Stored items
== Segment start ==
[src/rtl/alu_operand_loader.sv]
// alu_operand_loader: debounces three load buttons, latches operands/opcode from the switches
// into held ALU input registers and captures the ALU result once all operands are present.
module alu_operand_loader #(
    parameter int NB_DATA = 8,
    parameter int NB_OP   = 6,
    parameter int NB_SW   = 8,
    parameter int DB_CNT  = 1000000
) (
    input  logic               i_clk,
    input  logic               i_rst_n,
    input  logic [NB_SW-1:0]   i_sw,
    input  logic               i_btn_a,
    input  logic               i_btn_b,
    input  logic               i_btn_op,
    input  logic [NB_DATA-1:0] i_result,
    output logic [NB_DATA-1:0] o_dato_a,
    output logic [NB_DATA-1:0] o_dato_b,
    output logic [NB_OP-1:0]   o_operation,
    output logic [NB_DATA-1:0] o_result,
    output logic               o_result_valid,
    output logic               o_op_err
);
    localparam int CW = $clog2(DB_CNT);
    localparam logic [NB_OP-1:0] OP_ADD = NB_OP'(6'b100000);

    typedef enum logic [1:0] {IDLE, COLLECT, CAPTURE, HOLD} state_t;

    state_t               state_q, state_d;
    logic [2:0]           btn, sync1_q, sync2_q, stable_q, stable_d, stable_prev_q, pulse, wrap;
    logic [2:0][CW-1:0]   cnt_q, cnt_d;
    logic [NB_DATA-1:0]   dato_a_q, dato_a_d, dato_b_q, dato_b_d, result_q, result_d;
    logic [NB_OP-1:0]     op_q, op_d, op_sw;
    logic                 flag_a_q, flag_a_d, flag_b_q, flag_b_d, flag_op_q, flag_op_d;
    logic                 valid_q, valid_d, err_q, err_d, op_legal, load_op, load;

    assign btn = {i_btn_op, i_btn_b, i_btn_a};

    // Counter restarts whenever the synced input agrees with the stable state.
    always_comb begin
        cnt_d = '0;
        wrap  = '0;
        for (int i = 0; i < 3; i++) begin
            wrap[i]  = (sync2_q[i] ^ stable_q[i]) && (cnt_q[i] == CW'(DB_CNT - 1));
            cnt_d[i] = (sync2_q[i] == stable_q[i] || wrap[i]) ? '0 : cnt_q[i] + CW'(1);
        end
        stable_d = stable_q ^ wrap;
    end

    assign pulse    = stable_q & ~stable_prev_q;
    assign op_sw    = i_sw[NB_OP-1:0];
    assign op_legal = op_sw inside {NB_OP'(6'b100000), NB_OP'(6'b100010), NB_OP'(6'b100100),
                                    NB_OP'(6'b100101), NB_OP'(6'b100110), NB_OP'(6'b000011),
                                    NB_OP'(6'b000010), NB_OP'(6'b100111)};
    assign load_op  = pulse[2] & op_legal;
    assign load     = pulse[0] | pulse[1] | load_op;

    always_comb begin
        dato_a_d  = pulse[0] ? i_sw[NB_DATA-1:0] : dato_a_q;
        dato_b_d  = pulse[1] ? i_sw[NB_DATA-1:0] : dato_b_q;
        op_d      = load_op ? op_sw : op_q;
        err_d     = pulse[2] ? ~op_legal : err_q;
        flag_a_d  = flag_a_q | pulse[0];
        flag_b_d  = flag_b_q | pulse[1];
        flag_op_d = flag_op_q | load_op;
        state_d   = state_q;
        case (state_q)
            IDLE:    state_d = load ? COLLECT : IDLE;
            COLLECT: state_d = (load && flag_a_d && flag_b_d && flag_op_d) ? CAPTURE : COLLECT;
            CAPTURE: state_d = load ? CAPTURE : HOLD;
            HOLD:    state_d = load ? CAPTURE : HOLD;
        endcase
        result_d = (state_q == CAPTURE && !load) ? i_result : result_q;
        valid_d  = (state_q == CAPTURE && !load) ? 1'b1 : (state_q == HOLD && load) ? 1'b0 : valid_q;
    end

    always_ff @(posedge i_clk or negedge i_rst_n) begin
        if (!i_rst_n) begin
            state_q       <= IDLE;
            sync1_q       <= '0;
            sync2_q       <= '0;
            stable_q      <= '0;
            stable_prev_q <= '0;
            cnt_q         <= '0;
            dato_a_q      <= '0;
            dato_b_q      <= '0;
            op_q          <= OP_ADD;
            result_q      <= '0;
            valid_q       <= 1'b0;
            err_q         <= 1'b0;
            flag_a_q      <= 1'b0;
            flag_b_q      <= 1'b0;
            flag_op_q     <= 1'b0;
        end else begin
            state_q       <= state_d;
            sync1_q       <= btn;
            sync2_q       <= sync1_q;
            stable_q      <= stable_d;
            stable_prev_q <= stable_q;
            cnt_q         <= cnt_d;
            dato_a_q      <= dato_a_d;
            dato_b_q      <= dato_b_d;
            op_q          <= op_d;
            result_q      <= result_d;
            valid_q       <= valid_d;
            err_q         <= err_d;
            flag_a_q      <= flag_a_d;
            flag_b_q      <= flag_b_d;
            flag_op_q     <= flag_op_d;
        end
    end

    assign o_dato_a       = dato_a_q;
    assign o_dato_b       = dato_b_q;
    assign o_operation    = op_q;
    assign o_result       = result_q;
    assign o_result_valid = valid_q;
    assign o_op_err       = err_q;
endmodule

[config.mk]
export PLATFORM = sky130hd
export DESIGN_NAME = alu_operand_loader
export DESIGN_NICKNAME = d
export VERILOG_FILES = /design/src/rtl/alu_operand_loader.sv
export SDC_FILE = /design/constraint.sdc
export NUM_CORES = 1
export LEC_CHECK = 0
export ABC_AREA = 1
export CAP_MARGIN = 20
export CORE_AREA = 2 2 105 107
export DETAILED_ROUTE_END_ITERATION = 6
export DIE_AREA = 0 0 107 109
export DONT_BUFFER_PORTS = 1
export SYNTH_ARGS = -nofsm -noshare
export SYNTH_HDL_FRONTEND = slang
export SYNTH_SLANG_ARGS = --single-unit
[constraint.sdc]
create_clock -name i_clk -period 3.4 [get_ports i_clk]
set_input_delay 0.51 -clock i_clk [delete_from_list [all_inputs] [get_ports i_clk]]
set_output_delay 0.51 -clock i_clk [all_outputs]
set_load 0.02 [all_outputs]
# Word-level counts from Yosys, hierarchy flattened
# Index checks and enable logic that the tools add are counted.
# word_totals
output_inout_bits,32
word_cells,75
reg_bits,109
# op_classes
bitwise,13
n_addsub,3
eq_ne,17
n_mux,9
n_reduce_logical,16
# ops
operator,n
adder 20 x 1 -> 20 bit (second input constant),3
== test 20 bit (second input constant),3
two-way mux 20 bit,3
== test 6 bit (second input constant),6
== test 6 x 2 -> 1 bit (second input constant),2
logical AND 1 bit,8
nonzero test 8 bit,1
one-hot mux 2 bit (3 select lines),1
OR 1 bit,5
== test 2 bit (second input constant),2
two-way mux 1 bit,4
bitwise AND 3 bit,1
== test 1 bit,3
logical OR 1 bit,3
NOT 3 bit,1
XOR 1 bit,3
XOR 3 bit,1
== test 2 x 1 -> 1 bit (second input constant),1
logical NOT 2 bit,1
two-way mux 2 bit,1
nonzero test 2 bit,1
OR reduction 2 bit,1
bitwise AND 1 bit,1
logical NOT 1 bit,1
NOT 1 bit,1

# Longest topological paths before layout
# Gate-level depths: netlist of run 1.
# depth
depth_word,9
depth_mapped,8
depth_no_buf,8

# Least setup slack after synthesis of run 1
# OpenSTA, ideal clock, no wires.
# synth_path
path_kind,flip-flop to flip-flop
start,register cnt_q[20] in the netlist's numbering
end,register cnt_q[35] in the netlist's numbering
setup_slack_ns,1.885
path_stages_with_launch,8
synth_period_minus_slack_ns,1.515
required_ns,3.282
arrival_ns,1.396
path_cell_list,dfrtp_1 ha_1 nand3_2 nor3_2 nand3_2 nand2_2 buf_6 nor2_1
# synth_rtl
element,line,source
"start, declared",30,"logic [2:0][CW-1:0] cnt_q, cnt_d;"
"start signal, assigned",99,cnt_q <= cnt_d;

==> report_table.html, run 1 <==
<table>
<tr><th>Metric</th><th>Value</th></tr>
<tr><th colspan="2">Floorplanning</th></tr>
<tr><td>Die height</td><td>approximately 110 um</td></tr>
<tr><td>Placement row count</td><td>38</td></tr>
<tr><td>Horiz. Die Dim</td><td>about 110 um</td></tr>
<tr><td>Core area</td><td>~11000 um^2</td></tr>
<tr><td># IOs</td><td>53</td></tr>
<tr><td>Area enclosed by the die boundary</td><td>between 10000 and 15000 um^2</td></tr>
<tr><td>Initial Utilization</td><td>0.488</td></tr>
<tr><th colspan="2">Clock tree</th></tr>
<tr><td>Clock tree sinks</td><td>around 110</td></tr>
<tr><td>Number of buffers inserted during clock tree synthesis</td><td>9</td></tr>
<tr><td>Max H-tree Level</td><td>3</td></tr>
<tr><td>Buffer cell driving the clock tree root</td><td>clkbuf_8</td></tr>
<tr><td>Clock slew at the register clock pins of the worst setup and hold paths</td><td>0.11 ns</td></tr>
<tr><td>CTS-repair resized insts</td><td>0</td></tr>
<tr><td>CTS tree</td><td>built</td></tr>
<tr><td>Post-CTS setup-driven buffer insertion count</td><td>0</td></tr>
<tr><td>Max Root-Sink Buffers</td><td>2</td></tr>
<tr><td>Clock insertion delay at the later pin of the skew report</td><td>0.39 ns</td></tr>
<tr><th colspan="2">Setup path</th></tr>
<tr><td>Endpoint class of the critical path</td><td>flip-flop</td></tr>
<tr><td>Required time worst endpoint</td><td>3.66 ns</td></tr>
<tr><td>Worst setup SP type</td><td>flip-flop</td></tr>
<tr><td>Peak fanout along the critical path</td><td>20</td></tr>
<tr><td>Critical path data arrival time</td><td>around 2.2 ns</td></tr>
<tr><td>Slack of the worst reg-to-reg path</td><td>between 1.5 and 2 ns</td></tr>
<tr><td>Critical path class</td><td>flip-flop to flip-flop</td></tr>
<tr><th colspan="2">STA</th></tr>
<tr><td>Headroom to the max-slew limit</td><td>0.565</td></tr>
<tr><td>RSZ-0062 raised after global routing</td><td>no</td></tr>
<tr><td>Maximum clock frequency</td><td>about 0.53 GHz</td></tr>
<tr><td>Slew of the pin with the lowest slew margin</td><td>around 0.65 ns</td></tr>
<tr><td>Max-slew violation count</td><td>0</td></tr>
<tr><td>Period utilisation layout</td><td>0.557</td></tr>
<tr><td>Final number of setup-violating endpoints</td><td>0</td></tr>
<tr><td>Final Critical Period</td><td>around 1.9 ns</td></tr>
<tr><td>Fin worst setup slack</td><td>between 1.5 and 2 ns</td></tr>
<tr><td>Aggregate negative setup slack</td><td>0 ns</td></tr>
<tr><td>Final worst clock skew</td><td>approximately 0.011 ns</td></tr>
<tr><td>Hold violation count in the final report</td><td>0</td></tr>
<tr><td>Worst-case hold slack</td><td>around 0.035 ns</td></tr>
<tr><th colspan="2">Logic synthesis</th></tr>
<tr><td>Average cell area after synthesis</td><td>around 8.3 um^2</td></tr>
<tr><td>Cell count after synthesis</td><td>622</td></tr>
<tr><td>Synth cell types</td><td>31</td></tr>
<tr><td>Post-synthesis xor/xnor area fraction</td><td>0.0592</td></tr>
<tr><td>Simple-gate share of the synthesized area</td><td>0.298</td></tr>
<tr><td>Compound-Gate Fraction of Synth Area</td><td>0.0421</td></tr>
<tr><td>Syn Nets</td><td>approximately 650</td></tr>
<tr><td>Combinational family with the most area after synthesis</td><td>simple AND/OR/NAND/NOR gates</td></tr>
<tr><td>Sequential area share after synthesis</td><td>0.527</td></tr>
<tr><td>Synth Area in Adders</td><td>0.00725</td></tr>
<tr><td>Number of register bits inferred by synthesis</td><td>109</td></tr>
<tr><td>Area of the mapped netlist</td><td>between 5000 and 6000 um^2</td></tr>
<tr><td>Top flip-flop cell by instance count after synthesis</td><td>dfrtp_1</td></tr>
<tr><td>Number of flops mapped to enable cells by yosys</td><td>0</td></tr>
<tr><td>Fraction of registers with async set/reset</td><td>1.00</td></tr>
<tr><td>Warnings from Yosys</td><td>0</td></tr>
<tr><td>Multiplexer share of the synthesized area</td><td>0</td></tr>
<tr><th colspan="2">GRT</th></tr>
<tr><td>Via count of the first global-routing pass</td><td>3588</td></tr>
<tr><td>Total grt overflow</td><td>0</td></tr>
<tr><td>Total global-route track usage</td><td>0.182</td></tr>
<tr><td>Antenna violations before repair</td><td>0</td></tr>
<tr><td>Pin count of the biggest net entering global routing</td><td>110</td></tr>
<tr><td>Global-route wire length before repair</td><td>16.7 mm</td></tr>
<tr><th colspan="2">Power</th></tr>
<tr><td>Peak supply drop</td><td>between 0.2 and 0.25 mV</td></tr>
<tr><td>Leakage power summed over all cells</td><td>~2.4 nW</td></tr>
<tr><td>Power density of the placed cells</td><td>408 nW/um^2</td></tr>
<tr><th colspan="2">Routing</th></tr>
<tr><td>Post-DR vias/cell</td><td>between 4 and 5</td></tr>
<tr><td>Total wirelength of the detailed-routed design</td><td>around 9.8 mm</td></tr>
<tr><td>Iter 0 DRT Violations</td><td>approximately 160</td></tr>
<tr><td>Overall via count from detail_route</td><td>3854</td></tr>
<tr><td>Count of antenna-violating nets left after detailed routing</td><td>0</td></tr>
<tr><td>DRC violation count after routing</td><td>0</td></tr>
<tr><td>Detailed-route wire length per cell</td><td>around 13 um</td></tr>
<tr><td>Number of search-and-repair iterations in the first detailed-routing pass</td><td>4</td></tr>
<tr><th colspan="2">Flow run</th></tr>
<tr><td>Max cap viols</td><td>0</td></tr>
<tr><th colspan="2">Placement</th></tr>
<tr><td>Number of buffers inserted by port buffering</td><td>0</td></tr>
<tr><td>Routability cong.</td><td>0.842</td></tr>
<tr><td>Post-placement setup slack</td><td>between 1 and 1.5 ns</td></tr>
<tr><td>Post-DP HPWL</td><td>6.95 mm</td></tr>
<tr><th colspan="2">Cells and area</th></tr>
<tr><td>Most frequent cells in the layout</td><td>nand2_1 (142), nor2_1 (115), dfrtp_1 (108), inv_1 (73), nand3_1 (39)</td></tr>
<tr><td>Synthesis-to-finish area growth</td><td>6.57%</td></tr>
<tr><td># nets final</td><td>650</td></tr>
<tr><td>Area of the multi-input gates</td><td>~2100 um^2</td></tr>
<tr><td>Final-layout fill cell count</td><td>1044</td></tr>
<tr><td>Most common library cell in the layout ignoring fill and taps</td><td>nand2_1</td></tr>
<tr><td>Area of all sequential standard cells</td><td>roughly 2700 um^2</td></tr>
<tr><td>Layout cell share with drive strength beyond 1</td><td>0.0650</td></tr>
<tr><td>Antenna Diode Count</td><td>0</td></tr>
<tr><th colspan="2">Hold path</th></tr>
<tr><td>Classification of the worst-slack hold path</td><td>input port to asynchronous set/reset pin</td></tr>
<tr><th colspan="2">Status</th></tr>
<tr><td>Result of the run</td><td>finished clean</td></tr>
</table>
## per-layer routing
layer,global-route usage,part of all wire,up-vias
li1,-,-,1952
met1,0.239,0.47,1834
met2,0.290,0.46,56
met3,0.0526,0.047,12
met4,0.0686,0.015,0
met5,0,0,-
## synthesized netlist by cell type, drive strengths merged (3+ instances only)
cell type,instances,area [um^2]
xor2,26,228
clkbuf,3,11.3
xnor2,9,78.8
nand2,146,563
nor2,126,500
inv,73,274
nand3,44,253
nor3,20,116
a21oi,4,20.0
ha,3,37.5
o21ai,37,185
buf,5,57.6
nand4,11,83.8
dfrtp,108,2700
## power by group
part           internal [mW]  switching [mW]  total (mW)
Sequential              1.31          0.0249        1.34
Combinational         0.0201          0.0558      0.0759
Clock                  0.371           0.464       0.835
## registers in the layout, summed over array words and instances, names as in the netlist, named ones only
signal and flops:
o_result 8, cnt_q 60, o_dato_b 8, o_operation 6, o_dato_a 8, flag_op_q 1
o_result_valid 1, state_q 2, flag_a_q 1, flag_b_q 1, sync2_q 3, o_op_err 1
stable_prev_q 3, sync1_q 3
## per-stage QoR
| stage | instance area (um^2) | std cells | total power [mW] | utilization |
|---|---|---|---|---|
| CTS | 5520 | 771 | 2.29 | 0.520 |
| global placement | 5280 | 754 | 1.41 | 0.498 |
| detailed placement | 5280 | 754 | 1.42 | 0.498 |
| finish | 5520 | 771 | 2.25 | 0.520 |
| global route | 5520 | 771 | 2.34 | 0.520 |
| floorplan | 5180 | 622 | 1.41 | - |
## what timing repair did
action | 4_1_cts | 5_1_grt
endpoints found under the setup margin | 0 | 0
hold endpoints to repair | 109 | 0
hold buffers | 1 | 0
## final timing paths
check	startpoint	to	cells after the start
setup / recovery	cnt_q[0]	cnt_q[15]	6
hold / removal	i_rst_n	cnt_q[12]	1
setup reg to reg	cnt_q[0]	cnt_q[15]	6
hold reg to reg	sync1_q[0]	sync2_q[0]	0
max in group asynchronous	i_rst_n	cnt_q[36]	1
min in group i_clk	i_btn_a	sync1_q[0]	0
## worst max-delay path: stages (launching register included)
cell	delay (ns)
dfrtp_1	0.42
ha_1	0.21
nand3_1	0.16
nor3_1	0.20
nand3_1	0.14
nand2_1	0.52
nor2_1	0.11
## cell families after synthesis
group / count (synthesis)
compound gates: 43
fa+ha+maj: 3
buf+inv: 81
xor+xnor: 35
simple gates: 351
flops: 109
## cell type report
class | count | share of cell area
repair buffers | 1 | 0.00499
inverters | 73 | 0.0497
clock buffers | 11 | 0.0256
well taps | 140 | 0.0318
multi-input cells | 432 | 0.381
flip-flops and latches | 109 | 0.495
clock inverters | 5 | 0.0118
Note: power is estimated with default switching activity, not from simulation.
==> run 2: changes to the inputs <==
- clock period: 3.4 -> 1.75 ns (I/O delays scaled with it)
==> run 2 against run 1 <==
Compared with the run above: the run now ends with hold timing left; global-route usage decreased by 0.51 points; combinational power increased by 57%; routed wire length decreased by 1.4%; clock power increased by 66%; sequential cell count unchanged; setup slack got worse by 1.3 ns; largest power group unchanged.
== Segment end ==
Exercise: Only the lines that contain the string "numbering" should be copied from the entries above.

Result of this exercise:
start,register cnt_q[20] in the netlist's numbering
end,register cnt_q[35] in the netlist's numbering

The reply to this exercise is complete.